How to complete this task -
Below are some records; quote exactly the lines from the one that contains "rst_n |=> (event_q" through the one that contains "stray_write_chk: assert property", inclusive, and no others.

★ ★ ★ ★ ★

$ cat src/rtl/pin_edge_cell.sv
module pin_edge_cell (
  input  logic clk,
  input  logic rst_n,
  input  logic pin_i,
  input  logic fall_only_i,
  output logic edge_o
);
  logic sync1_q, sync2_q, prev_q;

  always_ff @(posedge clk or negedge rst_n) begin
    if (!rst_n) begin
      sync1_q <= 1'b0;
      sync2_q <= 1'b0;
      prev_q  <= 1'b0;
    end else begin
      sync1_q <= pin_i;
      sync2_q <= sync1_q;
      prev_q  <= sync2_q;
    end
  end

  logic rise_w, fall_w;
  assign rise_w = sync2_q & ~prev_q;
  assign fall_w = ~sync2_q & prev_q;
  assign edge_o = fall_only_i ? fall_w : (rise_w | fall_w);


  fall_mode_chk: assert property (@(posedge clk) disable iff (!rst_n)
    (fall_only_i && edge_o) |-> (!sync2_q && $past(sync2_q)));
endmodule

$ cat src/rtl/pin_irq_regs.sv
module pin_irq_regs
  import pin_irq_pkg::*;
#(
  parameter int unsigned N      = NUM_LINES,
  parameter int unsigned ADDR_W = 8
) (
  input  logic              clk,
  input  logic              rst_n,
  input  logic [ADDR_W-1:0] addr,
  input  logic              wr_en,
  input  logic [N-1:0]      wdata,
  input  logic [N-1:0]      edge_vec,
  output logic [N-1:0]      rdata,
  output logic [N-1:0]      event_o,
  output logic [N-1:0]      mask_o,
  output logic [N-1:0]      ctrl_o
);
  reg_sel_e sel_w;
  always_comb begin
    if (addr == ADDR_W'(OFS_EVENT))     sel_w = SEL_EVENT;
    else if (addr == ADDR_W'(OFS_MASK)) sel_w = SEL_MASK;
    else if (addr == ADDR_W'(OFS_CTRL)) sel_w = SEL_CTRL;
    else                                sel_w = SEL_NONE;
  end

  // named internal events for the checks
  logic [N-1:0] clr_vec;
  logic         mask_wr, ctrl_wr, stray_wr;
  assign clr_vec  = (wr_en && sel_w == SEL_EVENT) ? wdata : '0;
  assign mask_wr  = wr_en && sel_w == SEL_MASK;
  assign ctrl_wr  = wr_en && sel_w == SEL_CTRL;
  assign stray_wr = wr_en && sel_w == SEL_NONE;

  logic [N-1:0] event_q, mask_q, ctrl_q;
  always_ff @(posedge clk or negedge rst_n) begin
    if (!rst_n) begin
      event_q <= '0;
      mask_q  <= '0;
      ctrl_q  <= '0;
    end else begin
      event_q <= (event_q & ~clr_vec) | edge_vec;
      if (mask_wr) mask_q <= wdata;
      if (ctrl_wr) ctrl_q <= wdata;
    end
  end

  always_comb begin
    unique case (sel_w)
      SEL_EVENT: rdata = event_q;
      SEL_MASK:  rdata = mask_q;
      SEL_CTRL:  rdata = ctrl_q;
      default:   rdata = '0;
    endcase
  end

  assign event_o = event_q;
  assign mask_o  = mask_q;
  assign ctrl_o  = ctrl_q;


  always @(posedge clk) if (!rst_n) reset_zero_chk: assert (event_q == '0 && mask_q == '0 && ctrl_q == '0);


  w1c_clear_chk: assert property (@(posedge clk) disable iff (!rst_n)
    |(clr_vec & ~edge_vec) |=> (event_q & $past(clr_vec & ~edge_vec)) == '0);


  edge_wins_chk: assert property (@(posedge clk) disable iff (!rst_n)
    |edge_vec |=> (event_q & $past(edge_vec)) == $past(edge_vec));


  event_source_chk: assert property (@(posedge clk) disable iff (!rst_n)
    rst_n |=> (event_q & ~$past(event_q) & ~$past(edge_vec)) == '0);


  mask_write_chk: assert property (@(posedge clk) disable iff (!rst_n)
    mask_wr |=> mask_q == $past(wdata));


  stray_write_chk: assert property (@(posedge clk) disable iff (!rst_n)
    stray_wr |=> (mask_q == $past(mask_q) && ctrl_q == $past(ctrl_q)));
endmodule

★ ★ ★ ★ ★

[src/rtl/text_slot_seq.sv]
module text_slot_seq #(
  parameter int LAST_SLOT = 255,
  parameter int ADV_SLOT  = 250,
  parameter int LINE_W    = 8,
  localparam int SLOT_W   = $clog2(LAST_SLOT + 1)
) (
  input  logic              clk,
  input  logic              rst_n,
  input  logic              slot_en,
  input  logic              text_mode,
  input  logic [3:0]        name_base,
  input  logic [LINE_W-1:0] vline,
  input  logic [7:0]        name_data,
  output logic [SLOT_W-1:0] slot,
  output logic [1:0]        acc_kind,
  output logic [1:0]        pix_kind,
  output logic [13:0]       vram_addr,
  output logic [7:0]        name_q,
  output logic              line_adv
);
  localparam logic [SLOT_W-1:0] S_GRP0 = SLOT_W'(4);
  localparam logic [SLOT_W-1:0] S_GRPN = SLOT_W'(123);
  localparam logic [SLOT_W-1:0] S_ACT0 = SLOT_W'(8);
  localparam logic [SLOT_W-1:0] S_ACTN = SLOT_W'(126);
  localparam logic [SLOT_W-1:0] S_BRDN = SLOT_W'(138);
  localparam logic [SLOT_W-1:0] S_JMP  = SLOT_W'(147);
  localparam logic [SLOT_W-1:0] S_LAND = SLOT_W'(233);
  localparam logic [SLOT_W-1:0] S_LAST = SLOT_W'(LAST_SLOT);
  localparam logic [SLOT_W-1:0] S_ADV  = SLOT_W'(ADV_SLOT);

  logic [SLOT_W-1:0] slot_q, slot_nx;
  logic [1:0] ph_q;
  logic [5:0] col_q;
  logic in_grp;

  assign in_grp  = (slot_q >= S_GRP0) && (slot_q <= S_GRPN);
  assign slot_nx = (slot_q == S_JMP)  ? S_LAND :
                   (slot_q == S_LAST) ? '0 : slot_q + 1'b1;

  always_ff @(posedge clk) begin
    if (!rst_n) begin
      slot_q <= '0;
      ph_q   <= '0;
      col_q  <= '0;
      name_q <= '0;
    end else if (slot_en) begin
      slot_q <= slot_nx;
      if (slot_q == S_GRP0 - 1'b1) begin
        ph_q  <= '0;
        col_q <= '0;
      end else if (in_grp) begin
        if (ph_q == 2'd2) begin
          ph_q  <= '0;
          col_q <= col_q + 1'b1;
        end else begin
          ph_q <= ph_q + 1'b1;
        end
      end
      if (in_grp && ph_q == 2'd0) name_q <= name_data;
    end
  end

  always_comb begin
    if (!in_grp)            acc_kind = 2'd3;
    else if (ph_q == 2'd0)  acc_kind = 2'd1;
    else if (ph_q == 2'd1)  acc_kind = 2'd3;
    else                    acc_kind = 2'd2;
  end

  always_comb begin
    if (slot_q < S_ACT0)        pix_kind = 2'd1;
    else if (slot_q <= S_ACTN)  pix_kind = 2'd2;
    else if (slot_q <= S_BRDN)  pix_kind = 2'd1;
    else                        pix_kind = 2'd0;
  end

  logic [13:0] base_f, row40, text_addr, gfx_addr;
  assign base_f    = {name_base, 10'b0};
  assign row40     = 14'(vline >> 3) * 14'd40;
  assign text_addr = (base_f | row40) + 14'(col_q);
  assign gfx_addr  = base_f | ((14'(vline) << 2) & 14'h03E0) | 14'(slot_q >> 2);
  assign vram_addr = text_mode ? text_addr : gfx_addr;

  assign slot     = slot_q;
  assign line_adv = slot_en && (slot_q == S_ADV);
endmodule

★ ★ ★ ★ ★

Answer below -
    rst_n |=> (event_q & ~$past(event_q) & ~$past(edge_vec)) == '0);


  mask_write_chk: assert property (@(posedge clk) disable iff (!rst_n)
    mask_wr |=> mask_q == $past(wdata));


  stray_write_chk: assert property (@(posedge clk) disable iff (!rst_n)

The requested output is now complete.